Desde Stadshuset, que es el edificio del ayuntamiento de la ciudad de Estocolmo, construida sobre las ruinas del famoso granero Eldkvarn, que se quemó trágicamente a finales del siglo XIX, tenemos la vista más linda a la ciudad, y lo mejor es que no llega mucha gente a compartirla con nosotros.
Los colores de los edificios son cálidos, a pesar de los 5 grados por debajo de cero que hay fuera, tenemos en frente de nosotros las colinas de Sodermalm, con una puesta de sol que las ilumina y una tremenda vista hacia Gamla Stan, la mini isla que era el corazón medieval de Estocolmo, cuando se fundó en el año 1252.

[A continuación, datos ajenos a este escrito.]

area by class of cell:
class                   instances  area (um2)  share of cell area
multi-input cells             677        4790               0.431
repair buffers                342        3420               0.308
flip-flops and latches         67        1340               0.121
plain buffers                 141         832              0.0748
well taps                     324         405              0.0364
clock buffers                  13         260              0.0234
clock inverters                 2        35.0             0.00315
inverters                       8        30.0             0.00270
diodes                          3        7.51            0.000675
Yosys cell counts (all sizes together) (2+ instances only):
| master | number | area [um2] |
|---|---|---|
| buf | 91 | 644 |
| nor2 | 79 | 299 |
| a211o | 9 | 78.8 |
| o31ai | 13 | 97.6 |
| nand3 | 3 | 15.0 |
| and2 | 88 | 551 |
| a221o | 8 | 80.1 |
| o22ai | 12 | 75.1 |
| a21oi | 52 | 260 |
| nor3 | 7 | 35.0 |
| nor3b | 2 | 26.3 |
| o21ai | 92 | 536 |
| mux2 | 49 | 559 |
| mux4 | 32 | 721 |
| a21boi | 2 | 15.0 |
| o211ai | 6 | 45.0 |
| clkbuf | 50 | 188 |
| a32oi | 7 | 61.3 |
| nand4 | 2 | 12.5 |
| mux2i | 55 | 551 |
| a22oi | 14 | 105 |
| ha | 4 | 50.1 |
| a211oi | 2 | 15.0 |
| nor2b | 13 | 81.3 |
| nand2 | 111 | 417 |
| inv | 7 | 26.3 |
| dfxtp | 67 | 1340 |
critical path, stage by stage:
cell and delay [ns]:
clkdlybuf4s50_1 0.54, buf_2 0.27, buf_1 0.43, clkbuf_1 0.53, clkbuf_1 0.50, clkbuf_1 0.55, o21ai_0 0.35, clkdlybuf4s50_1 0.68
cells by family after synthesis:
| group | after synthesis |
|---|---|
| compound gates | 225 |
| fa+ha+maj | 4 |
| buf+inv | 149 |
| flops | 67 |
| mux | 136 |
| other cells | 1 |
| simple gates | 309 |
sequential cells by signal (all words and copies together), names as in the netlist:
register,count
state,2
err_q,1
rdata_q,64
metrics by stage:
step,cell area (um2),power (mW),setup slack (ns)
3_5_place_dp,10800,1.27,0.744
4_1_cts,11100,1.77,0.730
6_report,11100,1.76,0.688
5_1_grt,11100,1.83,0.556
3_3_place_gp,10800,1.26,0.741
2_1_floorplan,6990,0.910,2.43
`config.mk`:
```
export PLATFORM = sky130hd
export DESIGN_NAME = multicycle_control
export DESIGN_NICKNAME = d
export VERILOG_FILES = /design/src/rtl/ctrl_pkg.sv /design/src/rtl/rv32_opcode_class.sv /design/src/rtl/multicycle_control.sv
export SDC_FILE = /design/constraint.sdc
export NUM_CORES = 1
export LEC_CHECK = 0
export CAP_MARGIN = 20
export CORE_UTILIZATION = 44
export DETAILED_ROUTE_END_ITERATION = 12
export PLACE_DENSITY_LB_ADDON = 0.1
export SLEW_MARGIN = 20
export SYNTH_ARGS = -nofsm -noshare
export SYNTH_HDL_FRONTEND = slang
export SYNTH_SLANG_ARGS = --single-unit
export TNS_END_PERCENT = 100
```
`constraint.sdc`:
```
create_clock -name clk -period 1.92 [get_ports clk]
set_input_delay 0.288 -clock clk [delete_from_list [all_inputs] [get_ports clk]]
set_output_delay 0.288 -clock clk [all_outputs]
set_load 0.05 [all_outputs]
```
===== src/rtl/sprite_fetch_sched.sv =====
// Sprite line-graphics fetch sequencer for horizontal blanking.
// On the start column it walks every sprite slot and every word of that
// slot's line, holding index/word stable for MEM_LAT+1 cycles and strobing
// the matching sprite_dvalid bit in the last cycle of each window.
// A line wrap while fetching aborts the sequence and sets a sticky overrun.
module sprite_fetch_sched #(
    parameter int N_SPRITES = 16,
    parameter int IDX_W     = 5,
    parameter int WORDS     = 2,
    parameter int WSEL_W    = 1,
    parameter int MEM_LAT   = 3,
    parameter int COL_W     = 12,
    parameter int START_COL = 704
) (
    input  logic              clk,
    input  logic              rst,
    input  logic [COL_W-1:0]  pix_col,
    input  logic              enable,
    output logic [IDX_W-1:0]  sprite_index,
    output logic [WSEL_W-1:0] word_sel,
    output logic [WORDS-1:0]  sprite_dvalid,
    output logic              busy,
    output logic              done,
    output logic              overrun
);

    localparam int CNT_W = (MEM_LAT < 2) ? 1 : $clog2(MEM_LAT + 1);

    localparam logic [CNT_W-1:0]  CNT_MAX  = CNT_W'(MEM_LAT);
    localparam logic [IDX_W-1:0]  IDX_NULL = IDX_W'(N_SPRITES);
    localparam logic [IDX_W-1:0]  IDX_LAST = IDX_W'(N_SPRITES - 1);
    localparam logic [WSEL_W-1:0] WS_LAST  = WSEL_W'(WORDS - 1);
    localparam logic [COL_W-1:0]  START    = COL_W'(START_COL);

    typedef enum logic [1:0] {
        IDLE  = 2'd0,
        FETCH = 2'd1,
        DONE  = 2'd2
    } state_t;

    state_t             state_reg, state_next;
    logic [IDX_W-1:0]   index_reg, index_next;
    logic [WSEL_W-1:0]  word_sel_reg, word_sel_next;
    logic [CNT_W-1:0]   cnt_reg, cnt_next;
    logic [CNT_W-1:0]   cnt_inc;
    logic [WORDS-1:0]   dvalid_reg, dvalid_next;
    logic               busy_reg, busy_next;
    logic               done_reg, done_next;
    logic               overrun_reg, overrun_next;
    logic [WORDS-1:0]   word_onehot;

    // One-hot decode of the word currently being fetched (strobe pattern).
    for (genvar gi = 0; gi < WORDS; gi++) begin : g_word_dec
        assign word_onehot[gi] = (word_sel_reg == WSEL_W'(gi));
    end

    assign cnt_inc = cnt_reg + 1'b1;

    // State and output registers; every output comes straight from a flop.
    always_ff @(posedge clk or posedge rst) begin
        if (rst) begin
            state_reg    <= IDLE;
            index_reg    <= IDX_NULL;
            word_sel_reg <= '0;
            cnt_reg      <= '0;
            dvalid_reg   <= '0;
            busy_reg     <= 1'b0;
            done_reg     <= 1'b0;
            overrun_reg  <= 1'b0;
        end else begin
            state_reg    <= state_next;
            index_reg    <= index_next;
            word_sel_reg <= word_sel_next;
            cnt_reg      <= cnt_next;
            dvalid_reg   <= dvalid_next;
            busy_reg     <= busy_next;
            done_reg     <= done_next;
            overrun_reg  <= overrun_next;
        end
    end

    // Next-state logic: strobe is raised one edge early so the registered
    // dvalid lines up with the cycle where the counter shows MEM_LAT.
    always_comb begin
        state_next    = state_reg;
        index_next    = index_reg;
        word_sel_next = word_sel_reg;
        cnt_next      = cnt_reg;
        dvalid_next   = '0;
        busy_next     = 1'b0;
        done_next     = 1'b0;
        overrun_next  = overrun_reg;

        case (state_reg)
            IDLE: begin
                index_next = IDX_NULL;
                if (pix_col == START && enable) begin
                    state_next    = FETCH;
                    busy_next     = 1'b1;
                    index_next    = '0;
                    word_sel_next = '0;
                    cnt_next      = '0;
                end
            end

            FETCH: begin
                if (pix_col == '0) begin
                    // Line wrapped before the fetch finished: give up on this line.
                    state_next    = IDLE;
                    overrun_next  = 1'b1;
                    index_next    = IDX_NULL;
                    word_sel_next = '0;
                    cnt_next      = '0;
                end else if (cnt_reg == CNT_MAX) begin
                    // Strobe cycle just shown; move on to the next word.
                    cnt_next  = '0;
                    busy_next = 1'b1;
                    if (word_sel_reg == WS_LAST) begin
                        word_sel_next = '0;
                        if (index_reg == IDX_LAST) begin
                            state_next = DONE;
                            busy_next  = 1'b0;
                            done_next  = 1'b1;
                            index_next = IDX_NULL;
                        end else begin
                            index_next = index_reg + 1'b1;
                        end
                    end else begin
                        word_sel_next = word_sel_reg + 1'b1;
                    end
                end else begin
                    busy_next = 1'b1;
                    cnt_next  = cnt_inc;
                    if (cnt_inc == CNT_MAX) begin
                        dvalid_next = word_onehot;
                    end
                end
            end

            DONE: begin
                state_next = IDLE;
                index_next = IDX_NULL;
            end

            default: begin
                state_next = IDLE;
                index_next = IDX_NULL;
            end
        endcase
    end

    assign sprite_index  = index_reg;
    assign word_sel      = word_sel_reg;
    assign sprite_dvalid = dvalid_reg;
    assign busy          = busy_reg;
    assign done          = done_reg;
    assign overrun       = overrun_reg;

endmodule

En frente de Gamla Stan está una isla más pequeña todavía, que se llama Riddarholmen, y sus casas amarillas y blancas, sobre las aguas del río Riddarfjarden, justo en el punto donde se convierte en mar.
Los jardines del ayuntamiento son agradables porque hay esta gran explanada sobre el río para ver la vista, con banderas suecas y esculturas. Está muy bonito de noche también.
Del otro lado, en la colina de Sodermalm, vemos unas casitas de madera que siguen ahí en medio de los edificios altos.